Modelling and Dynamics of a Compressible Flap-like Variable-shape Wave Energy Converter

The purpose of this thesis is the development of a system of compressible, flap-like variable Wave Energy Converters (WECs) aimed at maximizing energy capture. Traditional WECs have fixed geometries and, consequently, limited efficiency. An alternative approach is to adapt the geometry of the converters to the incoming wave conditions, based on the acting wave forces, thereby improving power production without the need for costly reactive power systems. Numerous studies have demonstrated that variable-geometry devices can significantly enhance energy absorption. This thesis project, carried out in collaboration with Mondragon Unibertsitatea (Spain) under the supervision of Dr. Markel Peñalba Retes, explores the concept of shape-changing, multibody flap-type WECs coupled with a Power Take-Off (PTO) system, in order to transform the mechanical energy of ocean waves into electrical power. The study focuses on developing both analytical and numerical models of compressible, variable-shape flap systems inspired by soft robotics, particularly by soft pneumatic network actuators (sPNAs) used in robotic grippers. Each flap, made of soft elastomeric material, deforms under wave impact, transferring air from one chamber to another through an external pipe. This airflow can then drive a hydraulic PTO system for power extraction. The computational tools used in this work are Python and MATLAB. Python, through the open-source hydrodynamic solver Capytaine, is employed to compute the hydrodynamic coefficients — namely, added mass, radiation damping, and hydrostatic stiffness matrices in the frequency domain.

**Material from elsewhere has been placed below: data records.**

Source: an optimization exercise on an open RTL-to-GDS flow (aim: small area, a short achievable clock period and few clock cycles). Production flows keep margins and buffers that such runs may drop.
The RTL was checked by simulation tests, not by an equivalence proof against the original design.

## flow/design.v (module list and top-level ports; edited modules follow where they fit)
// module jfxr_fp64_mul: 3007 lines
// module jfxr_fp64_add: 95 lines
// module jfxr_fp64_div7: 135 lines
// module jfxr_noise: 157 lines
module jfxr_noise (
    input  wire        clk,
    input  wire        rst,
    input  wire        start,
    input  wire [1:0]  op,
    input  wire [63:0] w,
    output wire        ready,
    output reg         done,
    output wire [63:0] sample
);
  // ...
==> flow/run.sh <==
#!/bin/bash
# synth_recipe.tcl (not shown) runs the flow's synth.tcl, then flattens the netlist and writes it again
# the make line also repeats each setting of config.mk as NAME=value (left out here)
make -C /OpenROAD-flow-scripts/flow DESIGN_CONFIG=/design/flow/config.mk WORK_HOME=/design/flow/orfs CLKGATE_MAP_FILE= SYNTH_SCRIPT=/design/flow/synth_recipe.tcl finish
==> flow/config.mk <==
export PLATFORM = sky130hd
export DESIGN_NAME = jfxr_noise
export DESIGN_NICKNAME = jfxr_noise
export VERILOG_FILES = /design/flow/design.v
export SDC_FILE = /design/flow/constraint.sdc
export NUM_CORES = 4
export LEC_CHECK = 0
export CAP_MARGIN = 30
export CORE_MARGIN = 2
export CORE_UTILIZATION = 45
export PLACE_DENSITY = 0.6
export SLEW_MARGIN = 30
==> flow/constraint.sdc <==
create_clock -name core_clock -period 28.0 [get_ports {clk}]
set_input_delay 5.6000 -clock core_clock [delete_from_list [all_inputs] [get_ports {clk}]]
set_output_delay 5.6000 -clock core_clock [all_outputs]
set_load 0.01 [all_outputs]
==> flow_summary.toml, run 1 <==
[run_status]
outcome = "no timing/DRC/antenna violations"

[synth]
ys_top_cells_by_area = "fa_1 18%, dfxtp_1 15%, a22oi_1 7.3%, ha_1 5.9%, xnor2_1 5.8%"
synth_compound_area_share_pct = 23.2
synth_xor_area_share_pct = 10.9
synth.ff_latch_count = 1284
synthAdderAreaFrac_pct = 23.7
syn-cell-area_mm2 = 0.157

[timing]
relSlewSlack_pct = 17.9
fin_skew_ps = 118
setup_viol = 0

[detailed_routing]
wl_per_cell_um = 33.9
vias = 154000
wl_met2_um = 303000

[finish]
final_layout_size_suffix_gt1_share_pct = 7.53
bufAreaShareNonClock_pct = 3.19
num-fill-cells = 33600
largest_class = "multi-input combinational cells"
buffers = 655
stdcell_area_mm2 = 0.169
multi_input_cells = 14300
clk_share_pct = 3.16

[setup_path]
crit_path_frequent_cell = "nand2_1"
r2r_slack_ps = 17990
crit_arrival_ps = 6000

[global_routing]
use_met3_pct = 15.8
grt_pass1_vias = 146000
grt_start_max_net_pins = 164
grt_pass1_wl_um = 1080000

[cts]
ctsLongestPathBuffers = 4
cts.repair.resized = 0
numClockSinks = 1284

[floorplanning]
boundaryPins = 135
start_util_pct = 45.3
Testbench counts, summed over its fixed seeds: cycles 25,641.
==> module jfxr_fp64_add, before the edit <==
module jfxr_fp64_add (
    input  wire        clk,
    input  wire [63:0] a,
    input  wire [63:0] b,
    output wire [63:0] y
);
    wire        sa = a[63];
    wire        sb = b[63];
    wire [10:0] ea = (a[62:52] == 11'd0) ? 11'd1 : a[62:52];
    wire [10:0] eb = (b[62:52] == 11'd0) ? 11'd1 : b[62:52];
    wire [52:0] ma = {(a[62:52] != 11'd0), a[51:0]};
    wire [52:0] mb = {(b[62:52] != 11'd0), b[51:0]};
    wire        esub = sa ^ sb;
    wire [11:0] dab = {1'b0, ea} - {1'b0, eb};
    wire [11:0] dba = {1'b0, eb} - {1'b0, ea};
    wire        a_ge = ~dab[11];                  
    wire [10:0] d    = a_ge ? dab[10:0] : dba[10:0];
    wire        d0   = (d == 11'd0);
    wire        d1   = (d == 11'd1);
    wire        sx = a_ge ? sa : sb;
    wire [10:0] ex_1 = a_ge ? ea : eb;
    wire [52:0] mx = a_ge ? ma : mb;
    wire [52:0] mz = a_ge ? mb : ma;
    wire [5:0]  dc = (d > 11'd63) ? 6'd63 : d[5:0];
    wire [55:0] zf = {mz, 3'b000};
    wire [55:0] zs = zf >> dc;
    wire [55:0] zmask = (56'd1 << dc) - 56'd1;
    wire        zstk = |(zf & zmask) | (d > 11'd63 && mz != 53'd0);
    wire [55:0] az_1 = {zs[55:1], zs[0] | zstk};
    wire [54:0] n_ab = {1'b0, ma, 1'b0} - {1'b0, mb, 1'b0};    
    wire [54:0] n_ba = {1'b0, mb, 1'b0} - {1'b0, ma, 1'b0};
    wire [54:0] n_a1 = {1'b0, ma, 1'b0} - {2'b00, mb};         
    wire [54:0] n_b1 = {1'b0, mb, 1'b0} - {2'b00, ma};         
    wire        e_eq = (ea == eb);
    wire        n_bneg = e_eq ? n_ab[54] : ~a_ge;              
    wire [53:0] nd_1 = e_eq ? (n_ab[54] ? n_ba[53:0] : n_ab[53:0]) :
                       a_ge ? n_a1[53:0] : n_b1[53:0];
    wire        ns_1 = n_bneg ? sb : sa;
    reg         esub2, sx2, ns2, d0_2, d1_2;
    reg  [10:0] ex2;
    reg  [52:0] mx2;
    reg  [55:0] az2;
    reg  [53:0] nd2;
    always @(posedge clk) begin
        esub2 <= esub;
        sx2   <= sx;
        ns2   <= ns_1;
        d0_2  <= d0;
        d1_2  <= d1;
        ex2   <= ex_1;
        mx2   <= mx;
        az2   <= az_1;
        nd2   <= nd_1;
    end
    wire [55:0] ax = {mx2, 3'b000};
    wire [56:0] fs = esub2 ? ({1'b0, ax} - {1'b0, az2}) : ({1'b0, ax} + {1'b0, az2});
    reg  [52:0] f_mant;
    reg         f_rnd, f_stk;
    always @* begin
        if (fs[56]) begin
            f_mant = fs[56:4]; f_rnd = fs[3]; f_stk = |fs[2:0];
        end else if (fs[55] | ~esub2) begin
            f_mant = fs[55:3]; f_rnd = fs[2]; f_stk = |fs[1:0];
        end else begin
            f_mant = fs[54:2]; f_rnd = fs[1]; f_stk = fs[0];
        end
    end
    wire        f_up   = f_rnd & (f_stk | f_mant[0]);
    wire [51:0] f_inc  = f_mant[51:0] + 52'd1;
    wire        f_cy   = f_up & (&f_mant[51:0]);
    wire [51:0] f_frac = f_up ? f_inc : f_mant[51:0];
    wire [10:0] ex    = ex2;
    wire [10:0] ex_m1 = ex - 11'd1;
    wire [10:0] ex_p1 = ex + 11'd1;
    wire [10:0] ex_p2 = ex + 11'd2;
    wire [10:0] f_exp = fs[56] ? (f_cy ? ex_p2 : ex_p1) :
                        fs[55] ? (f_cy ? ex_p1 : ex)    :
                                 (f_cy ? ex    : ex_m1);
    wire [62:0] f_mag = {f_exp, f_frac};
    wire [53:0] nlim = (ex > 11'd54) ? 54'd0 : ({1'b1, 53'd0} >> (ex - 11'd1));
    wire [53:0] nlzin = nd2 | nlim;
    integer     i;
    reg  [5:0]  nsh;
    always @* begin
        nsh = 6'd54;
        for (i = 0; i < 54; i = i + 1)
            if (nlzin[i]) nsh = 6'd53 - i[5:0];
    end
    wire [53:0] nn   = nd2 << nsh;
    wire [10:0] nexp = ex - {5'd0, nsh};
    wire [62:0] n_mag = {nexp & {11{nn[53]}}, nn[52:1]};
    wire        nzero = (nd2 == 54'd0);
    wire use_near = esub2 & (d0_2 | (d1_2 & ~nd2[53]));
    assign y = use_near ? (nzero ? 64'd0 : {ns2, n_mag}) : {sx2, f_mag};
endmodule
==> module jfxr_fp64_div7, before the edit <==
module jfxr_fp64_div7 (
    input  wire        clk,
    input  wire [63:0] s,
    output wire [63:0] y
);
    wire [10:0] e_eff = (s[62:52] == 11'd0) ? 11'd1 : s[62:52];
    wire [59:0] x = {2'b00, (s[62:52] != 11'd0), s[51:0], 5'd0};
    function [2:0] add7;
        input [2:0] a, b;
        reg   [2:0] s, k;
        reg         c0, c1, c2;
        begin
            s[0] = a[0] ^ b[0];         c0 = a[0] & b[0];
            s[1] = a[1] ^ b[1] ^ c0;    c1 = (a[1] & b[1]) | (c0 & (a[1] | b[1]));
            s[2] = a[2] ^ b[2] ^ c1;    c2 = (a[2] & b[2]) | (c1 & (a[2] | b[2]));
            add7[0] = s[0] ^ c2;        k[0] = s[0] & c2;
            add7[1] = s[1] ^ k[0];      k[1] = s[1] & k[0];
            add7[2] = s[2] ^ k[1];
        end
    endfunction
    function [2:0] qdig;
        input [2:0] r, d;
        begin
            case ({r, d})
                6'o00: qdig = 3'd0;
                6'o01: qdig = 3'd0;
                6'o02: qdig = 3'd0;
                6'o03: qdig = 3'd0;
                6'o04: qdig = 3'd0;
                6'o05: qdig = 3'd0;
                6'o06: qdig = 3'd0;
                6'o07: qdig = 3'd1;
                6'o10: qdig = 3'd1;
                6'o11: qdig = 3'd1;
                6'o12: qdig = 3'd1;
                6'o13: qdig = 3'd1;
                6'o14: qdig = 3'd1;
                6'o15: qdig = 3'd1;
                6'o16: qdig = 3'd2;
                6'o17: qdig = 3'd2;
                6'o20: qdig = 3'd2;
                6'o21: qdig = 3'd2;
                6'o22: qdig = 3'd2;
                6'o23: qdig = 3'd2;
                6'o24: qdig = 3'd2;
                6'o25: qdig = 3'd3;
                6'o26: qdig = 3'd3;
                6'o27: qdig = 3'd3;
                6'o30: qdig = 3'd3;
                6'o31: qdig = 3'd3;
                6'o32: qdig = 3'd3;
                6'o33: qdig = 3'd3;
                6'o34: qdig = 3'd4;
                6'o35: qdig = 3'd4;
                6'o36: qdig = 3'd4;
                6'o37: qdig = 3'd4;
                6'o40: qdig = 3'd4;
                6'o41: qdig = 3'd4;
                6'o42: qdig = 3'd4;
                6'o43: qdig = 3'd5;
                6'o44: qdig = 3'd5;
                6'o45: qdig = 3'd5;
                6'o46: qdig = 3'd5;
                6'o47: qdig = 3'd5;
                6'o50: qdig = 3'd5;
                6'o51: qdig = 3'd5;
                6'o52: qdig = 3'd6;
                6'o53: qdig = 3'd6;
                6'o54: qdig = 3'd6;
                6'o55: qdig = 3'd6;
                6'o56: qdig = 3'd6;
                6'o57: qdig = 3'd6;
                6'o60: qdig = 3'd6;
                6'o61: qdig = 3'd7;
                6'o62: qdig = 3'd7;
                6'o63: qdig = 3'd7;
                6'o64: qdig = 3'd7;
                6'o65: qdig = 3'd7;
                6'o66: qdig = 3'd7;
                6'o67: qdig = 3'd7;
                6'o70: qdig = 3'd0;
                6'o71: qdig = 3'd0;
                6'o72: qdig = 3'd0;
                6'o73: qdig = 3'd0;
                6'o74: qdig = 3'd0;
                6'o75: qdig = 3'd0;
                6'o76: qdig = 3'd0;
                6'o77: qdig = 3'd1;
            endcase
        end
    endfunction
    integer u, l;
    reg [2:0] p [0:19];
    reg [59:0] q;
    reg [2:0] dig, rr;
    always @* begin
        for (u = 0; u < 20; u = u + 1)
            p[u] = x[59 - 3*u -: 3];
        for (l = 0; l < 5; l = l + 1)
            for (u = 0; u < 20; u = u + 1)
                if ((u >> l) & 1)
                    p[u] = add7(p[u], p[((u >> l) << l) - 1]);
        for (u = 0; u < 20; u = u + 1) begin
            rr   = (u == 0) ? 3'd0 : p[u-1];
            dig  = x[59 - 3*u -: 3];
            q[59 - 3*u -: 3] = qdig(rr, dig);
        end
    end
    reg  [55:0] q2;
    reg  [2:0]  rem;
    reg  [10:0] e2;
    reg         s2;
    always @(posedge clk) begin
        q2  <= q[55:0];
        rem <= p[19];
        e2  <= e_eff;
        s2  <= s[63];
    end
    wire        h  = q2[55];
    wire [2:0]  ts = (e2 >= 11'd6) ? 3'd0 : (3'd6 - e2[2:0]);
    wire [2:0]  sh = (ts > {2'b01, h}) ? ts : {2'b01, h};
    wire [55:0] qs   = q2 >> sh;
    wire [52:0] mant = qs[52:0];
    wire [4:0]  lowm = (5'd1 << sh) - 5'd1;       
    wire [4:0]  low  = q2[4:0] & lowm;
    wire        rnd  = |(low & ~(lowm >> 1));     
    wire        stk  = |(low & (lowm >> 1)) | (rem != 3'd0 && rem != 3'd7);
    wire        up   = rnd & (stk | mant[0]);
    wire signed [12:0] ef_s = $signed({2'b00, e2}) + (h ? 13'sd55 : 13'sd54) - 13'sd58;
    wire [10:0] ef   = ef_s[12] ? 11'd0 : ef_s[10:0];
    wire        cy   = up & (&mant[51:0]);
    wire [51:0] frac = up ? (mant[51:0] + 52'd1) : mant[51:0];
    wire [62:0] mag  = {ef + {10'd0, mant[52]} + {10'd0, cy}, frac};
    assign y = {s2, mag};
endmodule
Source: an optimization exercise on an open RTL-to-GDS flow (aim: a short achievable clock period and few clock cycles). Production flows keep margins and buffers that such runs may drop.
Only simulation tests tie the RTL to the original design; equivalence was not proved.
Power and IR drop assume default switching activity.

`flow/run.sh`:
```
#!/bin/bash
# synth_recipe.tcl (not shown) runs the flow's synth.tcl, then flattens the netlist and writes it again
# the make line also repeats each setting of config.mk as NAME=value (left out here)
make -C /OpenROAD-flow-scripts/flow DESIGN_CONFIG=/design/flow/config.mk WORK_HOME=/design/flow/orfs CLKGATE_MAP_FILE= SYNTH_SCRIPT=/design/flow/synth_recipe.tcl finish
```
`flow/constraint.sdc`:
```
create_clock -name core_clock -period 10.0 [get_ports {clk}]
set_input_delay 2.0000 -clock core_clock [delete_from_list [all_inputs] [get_ports {clk}]]
set_output_delay 2.0000 -clock core_clock [all_outputs]
set_load 0.01 [all_outputs]
```
`flow/config.mk`:
```
export PLATFORM = sky130hd
export DESIGN_NAME = dcpu16_core
export DESIGN_NICKNAME = dcpu16_core
export VERILOG_FILES = /design/flow/design.v
export SDC_FILE = /design/flow/constraint.sdc
export NUM_CORES = 4
export LEC_CHECK = 0
export CAP_MARGIN = 20
export CORE_MARGIN = 2
export CORE_UTILIZATION = 30
export PLACE_DENSITY = 0.5
export SLEW_MARGIN = 20
```
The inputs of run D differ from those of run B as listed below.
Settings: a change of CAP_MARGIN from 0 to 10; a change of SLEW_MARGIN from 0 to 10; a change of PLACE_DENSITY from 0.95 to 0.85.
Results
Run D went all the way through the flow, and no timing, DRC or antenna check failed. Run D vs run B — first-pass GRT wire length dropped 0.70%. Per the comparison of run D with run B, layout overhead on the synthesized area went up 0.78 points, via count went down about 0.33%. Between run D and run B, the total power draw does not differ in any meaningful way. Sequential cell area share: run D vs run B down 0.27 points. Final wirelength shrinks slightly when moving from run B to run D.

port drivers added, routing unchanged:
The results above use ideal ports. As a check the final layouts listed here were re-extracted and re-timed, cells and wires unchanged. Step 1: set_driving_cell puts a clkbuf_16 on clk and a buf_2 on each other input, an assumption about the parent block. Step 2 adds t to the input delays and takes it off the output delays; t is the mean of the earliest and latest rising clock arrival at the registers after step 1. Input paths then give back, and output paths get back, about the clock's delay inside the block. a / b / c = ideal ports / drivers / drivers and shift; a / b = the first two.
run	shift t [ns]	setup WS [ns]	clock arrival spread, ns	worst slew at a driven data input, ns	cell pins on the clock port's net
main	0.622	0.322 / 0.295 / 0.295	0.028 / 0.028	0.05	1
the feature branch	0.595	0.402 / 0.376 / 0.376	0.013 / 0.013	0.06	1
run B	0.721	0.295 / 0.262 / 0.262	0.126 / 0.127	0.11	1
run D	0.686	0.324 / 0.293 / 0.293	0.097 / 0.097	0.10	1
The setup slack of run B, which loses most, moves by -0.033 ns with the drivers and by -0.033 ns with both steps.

To apply Cummins’ equation and represent the system in the time domain, a state-space identification method is implemented. MATLAB is then used to obtain the displacement and velocity of the flaps, which serve as input for the hydraulic PTO model, allowing power generation to be evaluated. This work was initiated at the Marine Offshore Renewable Energy (MOREnergy) Lab and continued during a two-month research period at Mondragon Unibertsitatea, where the study of the complete model was carried out.